Description of the task
Write out, word for word, the first line of the data below and every line after it through the one containing "export DETAILED_ROUTE_END_ITERATION = 10".

Information given
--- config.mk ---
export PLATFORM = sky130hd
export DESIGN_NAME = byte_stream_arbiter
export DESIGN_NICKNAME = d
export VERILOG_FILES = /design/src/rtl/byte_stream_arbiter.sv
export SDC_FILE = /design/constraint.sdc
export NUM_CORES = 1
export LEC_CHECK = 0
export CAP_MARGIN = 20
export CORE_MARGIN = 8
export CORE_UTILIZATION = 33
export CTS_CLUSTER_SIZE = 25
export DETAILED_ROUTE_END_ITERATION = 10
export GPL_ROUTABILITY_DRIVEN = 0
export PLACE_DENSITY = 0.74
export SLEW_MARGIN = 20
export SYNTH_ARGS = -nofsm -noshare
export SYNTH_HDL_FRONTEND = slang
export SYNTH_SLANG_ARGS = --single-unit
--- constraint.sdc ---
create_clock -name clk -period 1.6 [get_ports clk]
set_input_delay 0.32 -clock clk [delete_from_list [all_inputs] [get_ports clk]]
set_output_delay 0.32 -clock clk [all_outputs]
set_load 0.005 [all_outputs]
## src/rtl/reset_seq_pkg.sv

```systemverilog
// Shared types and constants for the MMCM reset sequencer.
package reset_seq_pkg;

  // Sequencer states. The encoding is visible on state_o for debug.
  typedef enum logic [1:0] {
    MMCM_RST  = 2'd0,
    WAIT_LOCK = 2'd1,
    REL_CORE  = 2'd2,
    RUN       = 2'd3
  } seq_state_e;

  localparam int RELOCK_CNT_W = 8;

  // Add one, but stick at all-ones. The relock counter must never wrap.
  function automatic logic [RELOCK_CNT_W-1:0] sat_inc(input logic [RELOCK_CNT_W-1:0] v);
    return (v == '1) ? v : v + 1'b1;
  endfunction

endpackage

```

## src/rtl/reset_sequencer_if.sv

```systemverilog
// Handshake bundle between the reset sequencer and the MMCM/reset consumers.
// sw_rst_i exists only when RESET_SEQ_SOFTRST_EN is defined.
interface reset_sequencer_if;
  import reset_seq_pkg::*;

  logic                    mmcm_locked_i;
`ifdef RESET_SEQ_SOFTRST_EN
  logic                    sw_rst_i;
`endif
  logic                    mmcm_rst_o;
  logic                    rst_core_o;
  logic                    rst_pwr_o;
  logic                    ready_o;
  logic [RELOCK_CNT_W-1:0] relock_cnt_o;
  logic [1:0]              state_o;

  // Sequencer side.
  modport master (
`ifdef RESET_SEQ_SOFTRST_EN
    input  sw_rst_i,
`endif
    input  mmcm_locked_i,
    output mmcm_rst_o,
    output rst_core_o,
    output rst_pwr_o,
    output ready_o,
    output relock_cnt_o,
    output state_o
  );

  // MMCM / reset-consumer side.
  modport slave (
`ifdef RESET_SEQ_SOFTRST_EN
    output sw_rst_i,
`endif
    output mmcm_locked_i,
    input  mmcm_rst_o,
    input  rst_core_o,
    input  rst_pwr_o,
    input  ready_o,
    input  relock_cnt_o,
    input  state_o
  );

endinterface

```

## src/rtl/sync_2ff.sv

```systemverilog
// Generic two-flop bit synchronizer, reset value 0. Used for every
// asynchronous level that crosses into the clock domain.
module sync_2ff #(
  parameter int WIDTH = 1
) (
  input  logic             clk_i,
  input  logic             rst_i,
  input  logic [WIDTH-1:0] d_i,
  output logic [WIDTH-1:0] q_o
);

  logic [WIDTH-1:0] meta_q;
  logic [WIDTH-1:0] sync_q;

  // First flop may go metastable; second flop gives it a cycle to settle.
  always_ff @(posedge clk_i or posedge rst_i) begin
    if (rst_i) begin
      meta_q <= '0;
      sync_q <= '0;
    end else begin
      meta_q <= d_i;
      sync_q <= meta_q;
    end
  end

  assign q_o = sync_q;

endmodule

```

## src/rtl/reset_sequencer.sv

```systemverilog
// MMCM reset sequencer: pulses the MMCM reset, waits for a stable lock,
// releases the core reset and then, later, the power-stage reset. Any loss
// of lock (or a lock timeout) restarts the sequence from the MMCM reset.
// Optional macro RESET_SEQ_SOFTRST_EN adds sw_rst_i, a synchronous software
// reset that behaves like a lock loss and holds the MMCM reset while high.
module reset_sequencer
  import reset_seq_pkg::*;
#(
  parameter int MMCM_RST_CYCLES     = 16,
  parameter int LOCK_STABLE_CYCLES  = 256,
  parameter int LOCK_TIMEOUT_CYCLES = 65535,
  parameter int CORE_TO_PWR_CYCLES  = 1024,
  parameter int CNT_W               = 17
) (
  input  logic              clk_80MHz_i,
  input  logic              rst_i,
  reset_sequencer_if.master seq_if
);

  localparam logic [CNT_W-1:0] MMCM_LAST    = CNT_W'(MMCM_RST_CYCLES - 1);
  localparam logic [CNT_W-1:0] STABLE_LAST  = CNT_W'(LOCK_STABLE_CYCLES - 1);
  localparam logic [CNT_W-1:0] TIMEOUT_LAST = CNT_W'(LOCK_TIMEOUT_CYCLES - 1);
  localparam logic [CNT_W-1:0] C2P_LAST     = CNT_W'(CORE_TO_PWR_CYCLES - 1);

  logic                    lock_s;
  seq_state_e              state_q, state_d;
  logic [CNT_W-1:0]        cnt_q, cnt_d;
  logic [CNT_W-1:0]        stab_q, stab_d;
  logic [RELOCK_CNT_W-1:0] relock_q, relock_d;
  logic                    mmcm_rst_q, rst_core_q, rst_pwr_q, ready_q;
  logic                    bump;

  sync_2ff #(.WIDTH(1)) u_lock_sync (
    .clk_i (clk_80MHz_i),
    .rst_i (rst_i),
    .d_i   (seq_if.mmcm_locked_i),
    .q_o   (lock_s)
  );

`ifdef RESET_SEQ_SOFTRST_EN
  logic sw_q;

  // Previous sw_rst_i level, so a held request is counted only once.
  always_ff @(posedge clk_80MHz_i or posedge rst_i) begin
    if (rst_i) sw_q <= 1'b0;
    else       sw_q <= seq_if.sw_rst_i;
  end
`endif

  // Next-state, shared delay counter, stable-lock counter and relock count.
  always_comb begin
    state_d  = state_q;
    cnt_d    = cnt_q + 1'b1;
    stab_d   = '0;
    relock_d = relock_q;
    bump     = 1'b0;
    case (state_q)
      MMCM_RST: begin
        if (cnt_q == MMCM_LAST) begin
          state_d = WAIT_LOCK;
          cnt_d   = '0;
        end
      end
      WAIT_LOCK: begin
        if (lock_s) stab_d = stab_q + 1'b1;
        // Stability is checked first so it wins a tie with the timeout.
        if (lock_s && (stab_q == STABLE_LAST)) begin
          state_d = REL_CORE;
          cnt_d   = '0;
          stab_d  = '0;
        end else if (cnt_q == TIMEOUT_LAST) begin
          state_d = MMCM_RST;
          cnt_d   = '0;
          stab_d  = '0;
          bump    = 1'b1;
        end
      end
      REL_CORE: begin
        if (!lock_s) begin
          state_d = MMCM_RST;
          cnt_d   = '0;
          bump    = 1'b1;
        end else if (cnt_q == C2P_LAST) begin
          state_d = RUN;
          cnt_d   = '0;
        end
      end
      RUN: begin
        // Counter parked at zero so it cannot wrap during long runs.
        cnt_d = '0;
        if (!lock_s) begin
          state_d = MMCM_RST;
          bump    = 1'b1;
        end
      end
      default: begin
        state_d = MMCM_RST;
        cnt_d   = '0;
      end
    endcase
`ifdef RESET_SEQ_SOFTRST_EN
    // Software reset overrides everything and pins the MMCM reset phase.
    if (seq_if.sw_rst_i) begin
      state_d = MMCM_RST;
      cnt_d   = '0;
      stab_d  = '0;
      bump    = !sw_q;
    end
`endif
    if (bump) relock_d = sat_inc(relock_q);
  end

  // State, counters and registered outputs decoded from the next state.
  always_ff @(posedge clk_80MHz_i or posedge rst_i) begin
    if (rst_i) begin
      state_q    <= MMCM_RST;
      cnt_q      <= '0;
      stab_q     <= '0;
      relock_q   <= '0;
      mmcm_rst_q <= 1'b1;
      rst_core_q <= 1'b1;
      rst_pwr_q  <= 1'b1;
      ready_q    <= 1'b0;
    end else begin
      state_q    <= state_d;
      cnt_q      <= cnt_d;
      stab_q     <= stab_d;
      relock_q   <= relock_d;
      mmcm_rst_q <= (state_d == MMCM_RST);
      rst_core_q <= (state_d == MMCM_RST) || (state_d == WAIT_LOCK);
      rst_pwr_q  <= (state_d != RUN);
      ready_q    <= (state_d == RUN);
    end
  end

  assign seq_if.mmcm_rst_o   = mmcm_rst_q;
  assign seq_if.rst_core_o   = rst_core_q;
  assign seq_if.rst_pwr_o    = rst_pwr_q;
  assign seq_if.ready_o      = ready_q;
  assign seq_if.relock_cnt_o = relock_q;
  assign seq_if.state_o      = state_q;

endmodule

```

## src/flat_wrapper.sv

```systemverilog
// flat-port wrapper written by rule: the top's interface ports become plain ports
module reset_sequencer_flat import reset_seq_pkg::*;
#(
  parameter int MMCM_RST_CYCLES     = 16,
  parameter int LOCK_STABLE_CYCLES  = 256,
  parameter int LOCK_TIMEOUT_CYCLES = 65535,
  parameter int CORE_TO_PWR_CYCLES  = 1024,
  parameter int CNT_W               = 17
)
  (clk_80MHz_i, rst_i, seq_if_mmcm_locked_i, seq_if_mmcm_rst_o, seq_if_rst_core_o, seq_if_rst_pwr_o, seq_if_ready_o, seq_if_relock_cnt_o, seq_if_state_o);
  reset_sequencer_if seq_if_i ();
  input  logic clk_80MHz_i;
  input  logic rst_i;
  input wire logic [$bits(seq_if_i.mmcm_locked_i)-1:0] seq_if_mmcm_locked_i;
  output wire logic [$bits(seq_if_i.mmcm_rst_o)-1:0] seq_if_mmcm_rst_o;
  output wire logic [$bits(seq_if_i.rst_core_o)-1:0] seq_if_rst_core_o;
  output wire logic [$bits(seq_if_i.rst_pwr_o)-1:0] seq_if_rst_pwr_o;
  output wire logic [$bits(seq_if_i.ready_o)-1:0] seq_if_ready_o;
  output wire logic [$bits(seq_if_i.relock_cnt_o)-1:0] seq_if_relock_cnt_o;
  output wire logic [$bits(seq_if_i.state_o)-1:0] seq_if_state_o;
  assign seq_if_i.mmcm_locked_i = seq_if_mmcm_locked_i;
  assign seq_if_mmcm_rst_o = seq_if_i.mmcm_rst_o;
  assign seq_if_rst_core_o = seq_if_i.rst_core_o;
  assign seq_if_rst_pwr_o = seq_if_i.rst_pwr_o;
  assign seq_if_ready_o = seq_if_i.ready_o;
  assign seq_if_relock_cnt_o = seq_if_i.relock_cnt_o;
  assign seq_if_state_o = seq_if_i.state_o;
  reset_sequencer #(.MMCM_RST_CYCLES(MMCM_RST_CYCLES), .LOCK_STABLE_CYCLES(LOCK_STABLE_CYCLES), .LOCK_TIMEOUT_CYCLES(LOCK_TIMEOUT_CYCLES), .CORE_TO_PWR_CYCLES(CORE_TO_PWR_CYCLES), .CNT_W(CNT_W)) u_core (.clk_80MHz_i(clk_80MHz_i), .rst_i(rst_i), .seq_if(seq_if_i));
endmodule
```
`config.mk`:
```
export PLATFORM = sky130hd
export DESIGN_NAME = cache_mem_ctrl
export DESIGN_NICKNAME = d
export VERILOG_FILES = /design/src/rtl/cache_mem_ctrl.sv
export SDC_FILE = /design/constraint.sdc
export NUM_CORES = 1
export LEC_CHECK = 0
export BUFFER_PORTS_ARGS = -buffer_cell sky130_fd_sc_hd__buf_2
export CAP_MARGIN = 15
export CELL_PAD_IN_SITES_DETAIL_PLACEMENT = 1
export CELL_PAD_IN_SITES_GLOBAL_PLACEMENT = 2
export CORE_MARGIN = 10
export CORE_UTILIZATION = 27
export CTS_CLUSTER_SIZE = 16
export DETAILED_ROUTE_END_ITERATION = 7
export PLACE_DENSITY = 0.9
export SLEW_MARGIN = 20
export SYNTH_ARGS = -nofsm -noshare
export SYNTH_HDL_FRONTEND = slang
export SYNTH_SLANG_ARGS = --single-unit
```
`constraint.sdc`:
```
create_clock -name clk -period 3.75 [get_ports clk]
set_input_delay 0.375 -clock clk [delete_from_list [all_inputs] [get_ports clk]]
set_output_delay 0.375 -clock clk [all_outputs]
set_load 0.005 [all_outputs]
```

Result for this task
--- config.mk ---
export PLATFORM = sky130hd
export DESIGN_NAME = byte_stream_arbiter
export DESIGN_NICKNAME = d
export VERILOG_FILES = /design/src/rtl/byte_stream_arbiter.sv
export SDC_FILE = /design/constraint.sdc
export NUM_CORES = 1
export LEC_CHECK = 0
export CAP_MARGIN = 20
export CORE_MARGIN = 8
export CORE_UTILIZATION = 33
export CTS_CLUSTER_SIZE = 25
export DETAILED_ROUTE_END_ITERATION = 10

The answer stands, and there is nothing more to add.